Engineer: I still love Formula 1 despite losing my job
Lewis Hamilton could win his second Formula 1 world title in Abu Dhabi on Sunday.
But while the teams get ready for the season-ending race, the sport has choked off the track.
Marussia went out of business earlier this month and Caterham's future is in doubt after going into administration.
More than 400 people have been made redundant at the two teams.
Newsbeat went to meet one of them.
It's rare to hear from someone who works inside one of the garages.
The former engineer asked us not to use his name or give specific details about his previous job for fear of jeopardising future career opportunities.
Formula 1 teams are tight-knit - everyone knows everyone.

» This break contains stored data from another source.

<file path="src/sv/multi_sender_packet_deframer_macros.svh">
// Assertion macros shared by the deframer modules.
`ifndef MULTI_SENDER_PACKET_DEFRAMER_MACROS_SVH
`define MULTI_SENDER_PACKET_DEFRAMER_MACROS_SVH

// Same-cycle implication, sampled on clock, quiet during reset.
`define MSPD_ASSERT_IMPL(lbl, ante, cons) \
   lbl: assert property (@(posedge clock) disable iff (reset) (ante) |-> (cons)) \
      else $error("deframer check failed");

// Next-cycle implication, sampled on clock, quiet during reset.
`define MSPD_ASSERT_NEXT(lbl, ante, cons) \
   lbl: assert property (@(posedge clock) disable iff (reset) (ante) |=> (cons)) \
      else $error("deframer check failed");

`endif

</file>
<file path="src/sv/mspd_pkg.sv">
// Shared constants, types and codes of the multi-sender packet deframer.
package mspd_pkg;

   localparam int SENDERS     = 64;
   localparam int SND_W       = $clog2(SENDERS);
   localparam int SLOTS       = 64;
   localparam int SLOT_W      = $clog2(SLOTS);
   localparam int MAX_PAYLOAD = 32;
   localparam int CNT_W       = $clog2(MAX_PAYLOAD);
   localparam int LEN_W       = 6;
   localparam int STORE_DEPTH = SENDERS * MAX_PAYLOAD;
   localparam int STORE_AW    = $clog2(STORE_DEPTH);
   localparam int JOBQ_DEPTH  = 2;
   localparam int CSR_IDX_W   = 2;

   localparam logic        ACT_DEFINE   = 1'b0;
   localparam logic        ACT_BYTE     = 1'b1;
   localparam logic        KIND_STATUS  = 1'b0;
   localparam logic        KIND_PAYLOAD = 1'b1;
   localparam logic [1:0]  ST_OK        = 2'd0;
   localparam logic [1:0]  ST_IN_USE    = 2'd1;
   localparam logic [1:0]  ST_SIZE      = 2'd2;
   localparam logic [1:0]  PH_HUNT      = 2'd0;
   localparam logic [1:0]  PH_IDENT     = 2'd1;
   localparam logic [1:0]  PH_DATA      = 2'd2;
   localparam logic [CSR_IDX_W-1:0] CSR_PREAMBLE = 2'd0;
   localparam logic [CSR_IDX_W-1:0] CSR_MAX_PAY  = 2'd1;

   typedef struct packed {
      logic             kind;
      logic [1:0]       status;
      logic [SND_W-1:0] snd;
      logic [7:0]       ident;
      logic [LEN_W-1:0] len;
   } job_type;

   typedef struct packed {
      logic [1:0]       phase;
      logic [7:0]       ident;
      logic [LEN_W-1:0] count;
      logic [LEN_W-1:0] size;
   } snd_ent_type;

   typedef struct packed {
      logic [7:0]       ident;
      logic [LEN_W-1:0] size;
   } slot_ent_type;

   typedef struct packed {
      logic pay_done;
   } back_stat_type;

   typedef enum logic {F_IDLE, F_EXEC} front_state_type;
   typedef enum logic [1:0] {B_IDLE, B_READ, B_WAIT, B_HOLD} back_state_type;

endpackage

</file>
<file path="src/sv/mspd_back.sv">
// Result sequencer: turns queued jobs into status or payload transfers.
module mspd_back import mspd_pkg::*; (
   input  logic                clock,
   input  logic                reset,
   input  logic                q_empty,
   input  job_type             q_job,
   output logic                q_pop,
   output logic [STORE_AW-1:0] store_raddr,
   input  logic [7:0]          store_rdata,
   output back_stat_type       back_stat,
   output logic                empty,
   input  logic                pop,
   output logic                rsp_kind,
   output logic [1:0]          rsp_status,
   output logic [SND_W-1:0]    rsp_out_sender,
   output logic [7:0]          rsp_packet_ident,
   output logic [7:0]          rsp_payload_byte,
   output logic                rsp_last
);
   back_state_type   state_ff, state_in;
   job_type          job_ff;
   logic [LEN_W-1:0] k_ff, k_in;
   logic [7:0]       byte_ff, byte_in;
   logic             last_ff, last_in;
   logic             take, done, more;

   assign take        = (state_ff == B_IDLE) && !q_empty;
   assign done        = (state_ff == B_HOLD) && pop;
   assign more        = (job_ff.kind == KIND_PAYLOAD) && ((k_ff + LEN_W'(1)) < job_ff.len);
   assign store_raddr = {job_ff.snd, k_ff[CNT_W-1:0]};

   always_comb begin
      unique case (state_ff)
         B_IDLE:  state_in = !take ? B_IDLE
                             : (q_job.kind == KIND_PAYLOAD) ? B_READ : B_HOLD;
         B_READ:  state_in = B_WAIT;
         B_WAIT:  state_in = B_HOLD;
         B_HOLD:  state_in = !done ? B_HOLD : more ? B_READ : B_IDLE;
         default: state_in = B_IDLE;
      endcase
   end

   always_comb begin
      q_pop              = take;
      back_stat.pay_done = done && !more && (job_ff.kind == KIND_PAYLOAD);
      k_in               = k_ff;
      byte_in            = byte_ff;
      last_in            = last_ff;
      if (take) begin
         k_in    = '0;
         byte_in = '0;
         last_in = 1'b0;
      end else if (state_ff == B_WAIT) begin
         byte_in = store_rdata;
         last_in = ((k_ff + LEN_W'(1)) == job_ff.len);
      end else if (done && more) begin
         k_in = k_ff + LEN_W'(1);
      end
   end

   always_ff @(posedge clock) begin
      if (reset) begin
         state_ff <= B_IDLE;
      end else begin
         state_ff <= state_in;
      end
   end

   always_ff @(posedge clock) begin
      if (take) begin
         job_ff <= q_job;
      end
      k_ff    <= k_in;
      byte_ff <= byte_in;
      last_ff <= last_in;
   end

   assign empty            = (state_ff != B_HOLD);
   assign rsp_kind         = job_ff.kind;
   assign rsp_status       = job_ff.status;
   assign rsp_out_sender   = job_ff.snd;
   assign rsp_packet_ident = job_ff.ident;
   assign rsp_payload_byte = byte_ff;
   assign rsp_last         = last_ff;

`include "multi_sender_packet_deframer_macros.svh"
   `MSPD_ASSERT_IMPL(a_len_nz, take && (q_job.kind == KIND_PAYLOAD), q_job.len != '0)
   `MSPD_ASSERT_IMPL(a_k_bound, (state_ff != B_IDLE) && (job_ff.kind == KIND_PAYLOAD),
                     k_ff < job_ff.len)
   `MSPD_ASSERT_NEXT(a_last_idle, pop && !empty && rsp_last, state_ff == B_IDLE)
endmodule

</file>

He's currently studying motorsport engineering in his final year at university but wanted to get across the impact the sport's recent job losses could have on his career.
"I've loved Formula 1 since I was a little boy," he explained.
"I wanted to be an engineer, I saw the opportunities to be an engineer".
But those opportunities are drying up.
Caterham went into administration in October and made more than 200 staff redundant last weekend.
There are huge amounts of money involved in the sport but some areas are in a vulnerable state.
About 200 people lost positions at Marussia after they folded completely at the start of November.
"I think it is a good learning curve what I'm going through at the moment," said the man we went to meet.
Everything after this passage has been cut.